Fill in the blank: “I am a nurse because _____….”

That was the opening we gave to nurses who follow us on Facebook. We also asked a closely intertwined question: “Nursing is a high-impact calling. Why did you decide to be a nurse?” a few months earlier.

If you’re itching to respond, it’s not too late (comment below!). But first read some of the inspirational, thought-provoking, and witty answers that came from nurses by the hundreds.

By far the largest sentiments expressed in response to both were simple and heartfelt. “It’s a calling” and “I love to help people,” wrote many, including at least one person who learned that on the job: “I didn’t know then why I became a nurse, but now, without a doubt, I know why. Nursing is life and people. My job and how I delivered it was a reflection of my true self. I got to know myself.
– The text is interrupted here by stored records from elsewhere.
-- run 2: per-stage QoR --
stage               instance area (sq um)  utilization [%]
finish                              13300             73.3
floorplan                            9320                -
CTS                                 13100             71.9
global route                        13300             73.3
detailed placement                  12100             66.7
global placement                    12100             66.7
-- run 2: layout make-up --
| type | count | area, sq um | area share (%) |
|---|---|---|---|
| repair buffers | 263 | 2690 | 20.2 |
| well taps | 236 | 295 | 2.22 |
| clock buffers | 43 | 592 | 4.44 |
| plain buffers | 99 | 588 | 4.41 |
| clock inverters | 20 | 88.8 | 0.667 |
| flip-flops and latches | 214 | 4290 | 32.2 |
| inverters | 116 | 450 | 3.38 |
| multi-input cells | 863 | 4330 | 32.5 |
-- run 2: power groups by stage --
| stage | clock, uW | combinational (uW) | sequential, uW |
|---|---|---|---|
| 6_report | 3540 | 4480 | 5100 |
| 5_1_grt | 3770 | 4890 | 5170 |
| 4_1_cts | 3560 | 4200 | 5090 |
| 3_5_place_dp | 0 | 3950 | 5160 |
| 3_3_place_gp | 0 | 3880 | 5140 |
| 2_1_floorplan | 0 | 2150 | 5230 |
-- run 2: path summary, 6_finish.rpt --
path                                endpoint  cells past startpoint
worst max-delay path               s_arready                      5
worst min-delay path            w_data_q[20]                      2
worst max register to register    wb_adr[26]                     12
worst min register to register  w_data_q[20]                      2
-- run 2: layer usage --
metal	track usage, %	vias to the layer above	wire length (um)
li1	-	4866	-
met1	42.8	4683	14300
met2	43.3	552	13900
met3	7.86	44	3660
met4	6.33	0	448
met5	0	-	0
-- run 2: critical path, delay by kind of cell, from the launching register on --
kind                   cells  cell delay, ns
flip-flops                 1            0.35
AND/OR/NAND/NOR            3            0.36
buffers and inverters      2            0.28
<file path="src/rtl/hog_cell_feeder.sv">
// hog_cell_feeder: producer end of the HOG cell-fetch interface.
//   Gathers one bordered cell (corners skipped) pixel by pixel, packs it into a
//   single PIX_W*PIX_N word, buffers up to DEPTH cells and hands the oldest
//   one to the fetch unit on each request pulse with a one-cycle ready strobe.
// Ports:
//   clk      clock, rising edge
//   rst      synchronous reset, active-low
//   s_valid  upstream pixel valid
//   s_ready  upstream pixel ready (beat transfers on s_valid & s_ready)
//   s_data   pixel, row-major over the window with the 4 corners skipped
//   s_last   last pixel of a cell
//   request  single-cycle fetch request
//   ready    one-cycle strobe, o_data valid in that cycle
//   o_data   packed cell, pixel k at [k*PIX_W +: PIX_W]
//   count    cells stored in the FIFO
//   err      one-cycle framing-error pulse
module hog_cell_feeder #(
  parameter  int unsigned PIX_W  = 8,
  parameter  int unsigned CELL_S = 10,
  parameter  int unsigned DEPTH  = 4,
  localparam int unsigned PIX_N  = CELL_S * CELL_S - 4,
  localparam int unsigned OUT_W  = PIX_W * PIX_N,
  localparam int unsigned CNT_W  = $clog2(DEPTH + 1)
) (
  input  logic             clk,
  input  logic             rst,
  input  logic             s_valid,
  output logic             s_ready,
  input  logic [PIX_W-1:0] s_data,
  input  logic             s_last,
  input  logic             request,
  output logic             ready,
  output logic [OUT_W-1:0] o_data,
  output logic [CNT_W-1:0] count,
  output logic             err
);

  localparam int unsigned IDX_W = $clog2(PIX_N);
  localparam int unsigned PTR_W = $clog2(DEPTH);

  typedef enum logic [1:0] {
    IDLE = 2'd0,
    PEND = 2'd1,
    SEND = 2'd2
  } state_e;

  state_e           state_q, state_d;
  logic [IDX_W-1:0] idx_q, idx_d;
  logic [PTR_W-1:0] wr_ptr_q, wr_ptr_d;
  logic [PTR_W-1:0] rd_ptr_q, rd_ptr_d;
  logic [CNT_W-1:0] count_q, count_d;
  logic [OUT_W-1:0] o_data_q, o_data_d;
  logic             ready_q, ready_d;
  logic             err_q, err_d;

  // Slots for every pixel but the final one; the final pixel goes straight
  // into the pushed word so the cell is available the cycle it completes.
  logic [PIX_W-1:0] slot_q [PIX_N-1];
  logic [OUT_W-1:0] mem_q  [DEPTH];

  logic             at_last_c;
  logic             fire_c;
  logic             push_c;
  logic             frame_err_c;
  logic             slot_we_c;
  logic             pop_c;
  logic             empty_c;
  logic [OUT_W-1:0] cell_c;

  // Beat classification
  assign at_last_c   = (idx_q == IDX_W'(PIX_N - 1));
  // Only the closing beat needs FIFO space; earlier beats just fill slots.
  assign s_ready     = !(at_last_c && (count_q == CNT_W'(DEPTH)));
  assign fire_c      = s_valid & s_ready;
  assign push_c      = fire_c & at_last_c & s_last;
  assign frame_err_c = fire_c & (s_last != at_last_c);
  assign slot_we_c   = fire_c & !at_last_c & !s_last;
  assign empty_c     = (count_q == '0);

  // Packed cell: stored slots plus the beat currently on s_data
  always_comb begin
    cell_c = '0;
    for (int k = 0; k < int'(PIX_N) - 1; k++) begin
      cell_c[k*PIX_W +: PIX_W] = slot_q[k];
    end
    cell_c[OUT_W-1 -: PIX_W] = s_data;
  end

  // Pixel index and framing error
  always_comb begin
    idx_d = idx_q;
    err_d = frame_err_c;
    if (push_c || frame_err_c) begin
      idx_d = '0;
    end else if (fire_c) begin
      idx_d = idx_q + IDX_W'(1);
    end
  end

  // Slot storage (data path only, no reset needed)
  always_ff @(posedge clk) begin
    if (slot_we_c) begin
      slot_q[idx_q] <= s_data;
    end
  end

  // FIFO storage
  always_ff @(posedge clk) begin
    if (push_c) begin
      mem_q[wr_ptr_q] <= cell_c;
    end
  end

  // FIFO pointers and occupancy; pointers wrap since DEPTH is a power of 2
  always_comb begin
    wr_ptr_d = wr_ptr_q;
    rd_ptr_d = rd_ptr_q;
    if (push_c) begin
      wr_ptr_d = wr_ptr_q + PTR_W'(1);
    end
    if (pop_c) begin
      rd_ptr_d = rd_ptr_q + PTR_W'(1);
    end
    count_d = count_q + CNT_W'(push_c) - CNT_W'(pop_c);
  end

  // Output FSM: next state, pop and output data
  always_comb begin
    state_d  = state_q;
    pop_c    = 1'b0;
    o_data_d = o_data_q;
    unique case (state_q)
      IDLE: begin
        if (request) begin
          if (!empty_c) begin
            state_d = SEND;
            pop_c   = 1'b1;
          end else begin
            state_d = PEND;
          end
        end
      end
      PEND: begin
        // Extra requests here are dropped, not queued.
        if (!empty_c) begin
          state_d = SEND;
          pop_c   = 1'b1;
        end
      end
      SEND: begin
        if (request && !empty_c) begin
          state_d = SEND;
          pop_c   = 1'b1;
        end else if (request) begin
          state_d = PEND;
        end else begin
          state_d = IDLE;
        end
      end
      default: begin
        state_d = IDLE;
      end
    endcase
    if (pop_c) begin
      o_data_d = mem_q[rd_ptr_q];
    end
    ready_d = (state_d == SEND);
  end

  // Control registers
  always_ff @(posedge clk) begin
    if (!rst) begin
      state_q  <= IDLE;
      idx_q    <= '0;
      wr_ptr_q <= '0;
      rd_ptr_q <= '0;
      count_q  <= '0;
      o_data_q <= '0;
      ready_q  <= 1'b0;
      err_q    <= 1'b0;
    end else begin
      state_q  <= state_d;
      idx_q    <= idx_d;
      wr_ptr_q <= wr_ptr_d;
      rd_ptr_q <= rd_ptr_d;
      count_q  <= count_d;
      o_data_q <= o_data_d;
      ready_q  <= ready_d;
      err_q    <= err_d;
    end
  end

  assign ready  = ready_q;
  assign o_data = o_data_q;
  assign count  = count_q;
  assign err    = err_q;

endmodule
</file>
<file path="config.mk">
export PLATFORM = sky130hd
export DESIGN_NAME = hog_cell_feeder
export DESIGN_NICKNAME = d
export VERILOG_FILES = /design/src/rtl/hog_cell_feeder.sv
export SDC_FILE = /design/constraint.sdc
export NUM_CORES = 2
export LEC_CHECK = 0
export CAP_MARGIN = 20
export CORE_MARGIN = 3
export CORE_UTILIZATION = 65
export CTS_BUF_LIST = sky130_fd_sc_hd__clkbuf_8
export DETAILED_ROUTE_END_ITERATION = 7
export PLACE_DENSITY = 0.85
export SETUP_SLACK_MARGIN = 0.3
export SLEW_MARGIN = 20
export SYNTH_ARGS = -nofsm -noshare
export SYNTH_HDL_FRONTEND = slang
export SYNTH_SLANG_ARGS = --single-unit
export TNS_END_PERCENT = 20
</file>
<file path="constraint.sdc">
create_clock -name clk -period 68.7 [get_ports clk]
set_clock_uncertainty 0.1 [all_clocks]
set_input_delay 10.305 -clock clk [delete_from_list [all_inputs] [get_ports clk]]
set_output_delay 10.305 -clock clk [all_outputs]
set_load 0.01 [all_outputs]
</file>
==> results.md <==
* Outcome: complete, no violations
* Drt first pass iters at 6
* Vias per cell at about 6.3
* Total CTS buffers at 684
* Initial antenna violation count at 11
* Most frequent cell after synthesis: edfxtp_1
* Worst min-delay path class: reg2reg
* Final worst path period need at 15720 ps
* CP arrival at 16320 ps
* Die height at between 500 and 600 µm
* RR Endpoint: mem_q[2][249]
* Area Overhead vs Synth at 14.5%
* Layout cells sized above 1 at 17.2%
* GRT Resource Usage Total at 31.4%
* Via Count at 84600
* Die area at 254000 µm²
* R2R cell count at 8
* DRT antenna net count at 0
* R2R setup slack at 61690 ps
* Syn nets at 8362
* H-Tree Depth at 6
* Post-route setup TNS at 0 ps
* Clk sinks at 4618
* CTS tree: done
* Prevailing post-synth register cell: edfxtp_1
* Post-synth cell types at 39
* Sequential area share after synthesis at between 80% and 90%
* Crit path capture: mem_q[2][249]
* RSZ-0062 raised after global routing: false
* Synthesized area per cell at 19.3 µm²
* Int Pwr at approximately 4.7 mW
* Clock latency at the later pin of the worst-skew pair at 1140 ps
* FILL cells at 11900
* DRC violations left at 0
* Delay-heaviest family, CP: buffers and inverters
* Row cnt at 182
* HPWL after DPL at 222 mm
* First-pass GRT wire length at 575 mm
* Drt total wl at 398 mm
* CTS Hold Bufs at 0
* Seq pwr share at between 50% and 60%
* Die Wd at between 500 and 600 µm
* Net Sw Frac at 27.8%
* Postcts setup bufs at 0
* Synthesized instance count at 8341
* Crit path required time at 69300 ps
* Crit end category: flop
* DRT iter0 DRCs at 12100
* FMAX at 63.6 MHz
* Area contributors post-synth: edfxtp_1 (71%), mux4_2 (11%), dfxtp_1 (9.8%), nand2_1 (3.6%), a21oi_1 (2.4%)
* Number of placed I/O pins at 787
* Max_slew headroom at 6.01%
* Met3 global-route usage at 6.14%
* GR peak layer: met2
* Placed inst area at 172000 µm²
* Combinational power share at 18.4%
* Slew Viols, Final at 0
* Crit start category: primary input
* MaxCap Viol Count at 0
* Ys async rst share at 0%
* Final Hold Vio Count at 0
* Yosys warning count at 0
* Clk slew on worst S/H paths at about 80 ps
* Cell accounting for the most synthesized area: edfxtp_1
* Core box area at between 200000 and 250000 µm²
* Post-synth EDFFs at ~3800
* Port bufs at ~790
* CP startpoint: s_valid
* Period utilisation layout at a little under a quarter
* Worst path slowest cell: buf_4
* Power consumption at between 6 and 7 mW
* Initial Util at 65.4%
* Largest net degree at the start of global routing at 209
* Max Buffers Root-to-Sink at 4
* Clock Power Share at 31.4%
* Met2 Track Usage GR at 50.9%
* Grt ovf at 0
* Final #Nets at 9500
* Setup Viol. Count Final at 0
* PostCTS Resize Cnt at 0
* M1 GR Usage at 40.7%
* Synth Cell Area at between 150000 and 200000 µm²
* Final Cell Area at 184000 µm²
* WP depth at 8
* R2r startpoint: idx_q[0]
* Vias in the first global route at 86000
* Leakage power at 58.7 nW
* GPL Wtd Cong at 0.797
* FF+latch count, synth at around 4600
* NetSw at 1.79 mW
* DR WL/cell at a little under 30 µm
* Yosys top cell area share at 71.5%
* CP Max Fanout at 73
* Core Util, Final at 74.9%
* Root buffer cell: clkbuf_8
* CP max stage delay at roughly 960 ps
* Worst slew pin tran at 1410 ps
* Critical-path cell list: clkdlybuf4s50_1 -> nand2_1 -> nor4_4 -> and2_4 -> buf_4 -> buf_4 -> buf_4 -> buf_4
* Hold Slack at 344 ps
* Synth cell count leaders: edfxtp_1 (3832), nand2_1 (1555), dfxtp_1 (786)
* Power per Cell Area at 35.0 nW/µm²
* Min-delay src: slot_q[46][0]
* Worst Setup Path Type: in2reg
* Cell mode on critical path: buf_4
* Worst path bufs/invs at 5
* Peak supply drop at 0.0302 mV
## power by group through the flow
stage          sequential [mW]  combinational (mW)  clock, mW
2_1_floorplan             3.32               0.599          0
3_5_place_dp              3.29                1.15          0
4_1_cts                   3.24                1.18       2.04
5_1_grt                   3.25                1.25       2.16
3_3_place_gp              3.29                1.13          0
6_report                  3.24                1.18       2.02
## cell type report
type / instances / area [µm²] / share of cell area (%)
Antenna cell: 5 / 12.5 / 0.00679
Tap cell: 3312 / 4140 / 2.25
Multi-Input combinational cell: 3271 / 28000 / 15.2
Clock inverter: 488 / 2230 / 1.21
Sequential cell: 4618 / 131000 / 71.0
Clock buffer: 733 / 10100 / 5.47
Timing Repair Buffer: 893 / 8970 / 4.87
Inverter: 11 / 65.1 / 0.0353
## placed cells by master, fill, tap and decap left out, types with 8 or more instances in the layout
| cell | Yosys | final |
|---|---|---|
| nand3_1 | 10 | 8 |
| nor2_1 | 112 | 111 |
| inv_8 | 0 | 9 |
| dfxtp_1 | 786 | 784 |
| edfxtp_1 | 3832 | 3832 |
| inv_1 | 9 | 283 |
| a21oi_1 | 775 | 775 |
| buf_4 | 50 | 89 |
| clkdlybuf4s50_1 | 0 | 778 |
| clkinv_2 | 1 | 44 |
| clkinv_1 | 1 | 131 |
| nand2_1 | 1555 | 1549 |
| buf_12 | 0 | 14 |
| clkbuf_8 | 0 | 733 |
| inv_6 | 0 | 13 |
| mux4_2 | 768 | 768 |
## routing by layer
layer	wire length, µm	share of wire (%)
met1	133000	33
met2	200000	50
met3	41000	10
met4	23900	6.0
met5	0	0
## sequential cells by signal, summed over array words and instances, names as in the netlist
signal / count
mem_q: 3072
o_data: 768
slot_q: 760
idx_q: 7
count: 3
rd_ptr_q: 2
state_q: 2
wr_ptr_q: 2
err: 1
ready: 1
## worst min path at each step
stage	to	depth (start not counted)
2_1_floorplan	mem_q[0][0]	0
3_3_place_gp	o_data[131]	2
3_5_place_dp	o_data[46]	2
4_1_cts	mem_q[2][368]	0
5_1_grt	mem_q[2][393]	0
6_report	mem_q[2][368]	0
## kinds of logic (layout without fill, tap and decap cells)
| group | after synthesis | count (layout) | synth area share [%] |
|---|---|---|---|
| other | 0 | 5 | 0 |
| adders and majority gates | 8 | 8 | 0.0668 |
| buffers and inverters | 452 | 2125 | 1.39 |
| muxes | 770 | 770 | 10.8 |
| DFF | 4618 | 4618 | 81.3 |
| xor gates and xnor gates | 5 | 5 | 0.0272 |
| and+or+nand+nor | 1706 | 1706 | 4.05 |
| AOI/OAI and AO/OA | 782 | 782 | 2.45 |
## through the flow
| step | worst slack (ps) | cells |
|---|---|---|
| floorplan | 39390 | 8341 |
| global placement | 51980 | 12100 |
| detailed placement | 51840 | 12100 |
| CTS | 53060 | 13300 |
| global route | 52740 | 13300 |
| finish | 52980 | 13300 |
No activity file was read; power rests on OpenSTA's default activity.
I love ❤ nursing!”

Families also played a large role in propelling people toward nursing, and not just as role models—though there were plenty of grandmothers and aunts who inspired children to follow in their footsteps. But family influence played out in other ways. A sampling:

  • “I finally went to nursing school because of a hospice nurse that took care of my dad in 2005! She was amazing and I hope I can be half the nurse she was.”
  • “As a child my grandmother was a paraplegic. I watched as my aunt & grandfather cared for her and as I grew I participated in her care. It just seemed natural to become a nurse.”
  • “Took care of my mom dying of breast cancer when I was a teenager.”
  • “My father was a country doctor, and I went with him on house calls as a little child, and learned to help care for the sick. Then I was a nurse’s aide when I was in high school and went to nurses training when I was 17. I had to wait until I turned 21 to get my license.”

Lots of nurses wrote of their love for the many facets of their jobs:

  • “I have a keen interest in science, loads of compassion and empathy, and a deep desire to help people. I have been an RN for 40 years. … Started nursing school at age 39 ….I loved loved loved it. Still do. Helping people feel better. Holding someone’s hand as they take their last breath. Giving people good news. Giving people bad news. I… made myself a promise every day at work to get someone to smile. I loved the critical-thinking process, the challenge of learning new things, and testing my knowledge on a daily basis. Can’t imagine doing anything else with my life.”
  • “I got to use my brain, my interpersonal skills, work with amazing people. learn, and be touched by humanity. What a gift it’s been.”
  • “I learned early on that my patients gave back to me as much as I gave them and fulfilled my reason for being a nurse.”
  • “There is so much variety in nursing, unlimited opportunity to learn new skills and great satisfaction from helping others. I have worked labor and delivery, staff development, emergency department, administration, blood bank. Nursing took me to a hospital serving Native Americans from the Four Corners and to an Air Force hospital in Saudi Arabia, with the cultural experiences that enriched my life. Nursing is a rewarding profession.”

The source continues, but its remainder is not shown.